Supplied information.
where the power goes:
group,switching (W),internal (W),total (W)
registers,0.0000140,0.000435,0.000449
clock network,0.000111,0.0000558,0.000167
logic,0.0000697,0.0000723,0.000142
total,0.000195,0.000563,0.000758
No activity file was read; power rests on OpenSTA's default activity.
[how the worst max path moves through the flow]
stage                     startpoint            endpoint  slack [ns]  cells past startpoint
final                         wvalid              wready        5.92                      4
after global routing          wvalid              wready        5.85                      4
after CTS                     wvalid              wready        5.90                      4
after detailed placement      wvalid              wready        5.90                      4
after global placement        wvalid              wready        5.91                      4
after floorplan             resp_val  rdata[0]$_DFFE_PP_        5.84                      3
// One functional unit to the CDB arbiter
interface unit_result_if import exec_pkg::*; ();

    logic             done;                        // Held until the edge after grant
    logic [XLEN-1:0]  value;
    logic [TAG_W-1:0] tag;
    logic             is_branch;
    logic             take;
    logic             grant;                       // One-cycle pulse

    modport unit (
        output done, value, tag, is_branch, take,
        input  grant
    );

    modport arbiter (
        input  done, value, tag, is_branch, take,
        output grant
    );

endinterface

File: src/verilog/issue_router.sv
`timescale 1ns/100ps

module issue_router import exec_pkg::*; (
    input  logic             clock,
    input  logic             reset,
    input  logic             issue_valid,
    input  inst_t            issue_inst,
    input  logic [XLEN-1:0]  issue_rs1,
    input  logic [XLEN-1:0]  issue_rs2,
    input  logic [XLEN-1:0]  issue_pc,
    input  logic [TAG_W-1:0] issue_tag,
    output logic             issue_ready,
    unit_issue_if.router     units [NUM_UNITS]
);

    logic [6:0]           opcode;
    logic [2:0]           funct3;
    logic                 alt;                     // Instruction bit 30
    logic [XLEN-1:0]      imm_i;
    logic [XLEN-1:0]      imm_b;
    alu_func_t            f3_func;                 // Function implied by funct3 alone
    alu_func_t            alu_func;
    br_func_t             br_func;
    logic [XLEN-1:0]      opa;
    logic [XLEN-1:0]      opb;
    logic [XLEN-1:0]      cmp_a;
    logic [XLEN-1:0]      cmp_b;
    logic [NUM_UNITS-1:0] busy_vec;
    logic [NUM_UNITS-1:0] idle_vec;
    logic [NUM_UNITS-1:0] pick;
    logic [NUM_UNITS-1:0] en_vec;

    assign opcode = issue_inst.r.opcode;
    assign funct3 = issue_inst.r.funct3;
    assign alt    = issue_inst.r.funct7[5];
    assign imm_i  = {{(XLEN-12){issue_inst.i.imm[11]}}, issue_inst.i.imm};
    assign imm_b  = {{(XLEN-12){issue_inst.b.imm12}}, issue_inst.b.imm11,
                     issue_inst.b.imm10_5, issue_inst.b.imm4_1, 1'b0};

    always_comb begin
        case (funct3)
            3'b000:  f3_func = (opcode == OPC_OP && alt) ? ALU_SUB : ALU_ADD;  // ADDI ignores bit 30
            3'b001:  f3_func = ALU_SLL;
            3'b010:  f3_func = ALU_SLT;
            3'b011:  f3_func = ALU_SLTU;
            3'b100:  f3_func = ALU_XOR;
            3'b101:  f3_func = alt ? ALU_SRA : ALU_SRL;   // Same bit for SRAI
            3'b110:  f3_func = ALU_OR;
            default: f3_func = ALU_AND;
        endcase
    end

    always_comb begin
        alu_func = ALU_ADD;
        br_func  = BR_NONE;
        opa      = '0;
        opb      = '0;
        cmp_a    = '0;
        cmp_b    = '0;
        case (opcode)
            OPC_OP: begin
                alu_func = f3_func;
                opa      = issue_rs1;
                opb      = issue_rs2;
            end
            OPC_OP_IMM: begin
                alu_func = f3_func;
                opa      = issue_rs1;
                opb      = imm_i;
            end
            OPC_BRANCH: begin
                opa     = issue_pc;                // Target is pc plus offset
                opb     = imm_b;
                cmp_a   = issue_rs1;
                cmp_b   = issue_rs2;
                br_func = (funct3[2:1] == 2'b01) ? BR_NONE : br_func_t'(funct3);
            end
            default: begin
            end
        endcase
    end

    assign idle_vec    = ~busy_vec;
    assign pick        = idle_vec & (~idle_vec + NUM_UNITS'(1));  // Lowest idle unit
    assign issue_ready = |idle_vec;

    for (genvar g = 0; g < NUM_UNITS; g++) begin : g_route
        assign busy_vec[g]       = units[g].busy;
        assign en_vec[g]         = issue_valid & pick[g];
        assign units[g].en       = en_vec[g];
        assign units[g].opa      = opa;
        assign units[g].opb      = opb;
        assign units[g].alu_func = alu_func;
        assign units[g].br_func  = br_func;
        assign units[g].cmp_a    = cmp_a;
        assign units[g].cmp_b    = cmp_b;
        assign units[g].tag      = issue_tag;

        // A routed instruction must occupy its unit from the next cycle
        en_occupies: assert property (@(posedge clock) disable iff (reset)
            en_vec[g] |=> busy_vec[g]);
    end

endmodule
--- src/design/cpu_params.svh ---
`ifndef CPU_PARAMS_SVH
`define CPU_PARAMS_SVH

// Data path and instruction width
`define WORD_W 16

// Unified program and data memory
`define MEM_DEPTH 256
`define ADDR_W 8

// General purpose registers
`define REG_COUNT 8
`define REG_ADDR_W 3

// Cycles per instruction, fetch through writeback
`define PHASE_COUNT 5

`endif

--- src/design/cpuPkg.sv ---
`include "cpu_params.svh"

package cpuPkg;

   typedef enum logic [2:0] {
      PH_IDLE,
      PH_FETCH,
      PH_DECODE,
      PH_EXEC,
      PH_MEM,
      PH_WB
   } phase_t;

   // Values follow the compute opcode field, HLT goes through the halt bit
   typedef enum logic [3:0] {
      OP_ADD  = 4'b0000,
      OP_SUB  = 4'b0001,
      OP_AND  = 4'b0010,
      OP_OR   = 4'b0011,
      OP_XOR  = 4'b0100,
      OP_CMP  = 4'b0101,
      OP_MOV  = 4'b0110,
      OP_SLL  = 4'b1000,
      OP_SLR  = 4'b1001, // Rotate left
      OP_SRL  = 4'b1010,
      OP_SRA  = 4'b1011,
      OP_IN   = 4'b1100,
      OP_OUT  = 4'b1101,
      OP_NONE = 4'b1111  // Not a compute op, ALU adds a and b
   } aluOp_t;

   typedef enum logic [2:0] {
      BR_NONE,
      BR_ALWAYS,
      BR_EQ,
      BR_LT,
      BR_LE,
      BR_NE
   } branch_t;

   typedef struct packed {
      logic s;
      logic z;
      logic c;
      logic v;
   } flags_t;

   typedef struct packed {
      logic regWrite;
      logic memWrite;
      logic outStrobe;
      logic halt;
      logic aSel;     // A operand from register, else zero for LI
      logic bSel;     // B operand from immediate, else register
      logic inputSel; // inData into the register file
      logic addrSel;  // Data address from the ALU
      logic loadSel;  // Memory data into the register file
      aluOp_t aluOp;
      branch_t branch;
      logic [`REG_ADDR_W-1:0] srcReg;
      logic [`REG_ADDR_W-1:0] dstReg;
      logic [`WORD_W-1:0] imm;
   } ctrlWord_t;

   typedef struct packed {
      logic we;
      logic [`ADDR_W-1:0] addr;
      logic [`WORD_W-1:0] data;
   } loadPort_t;

endpackage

Exercise prompt. Take from the material above every line that includes the word "output".

Exercise answer.
        output done, value, tag, is_branch, take,
        output grant
    output logic             issue_ready,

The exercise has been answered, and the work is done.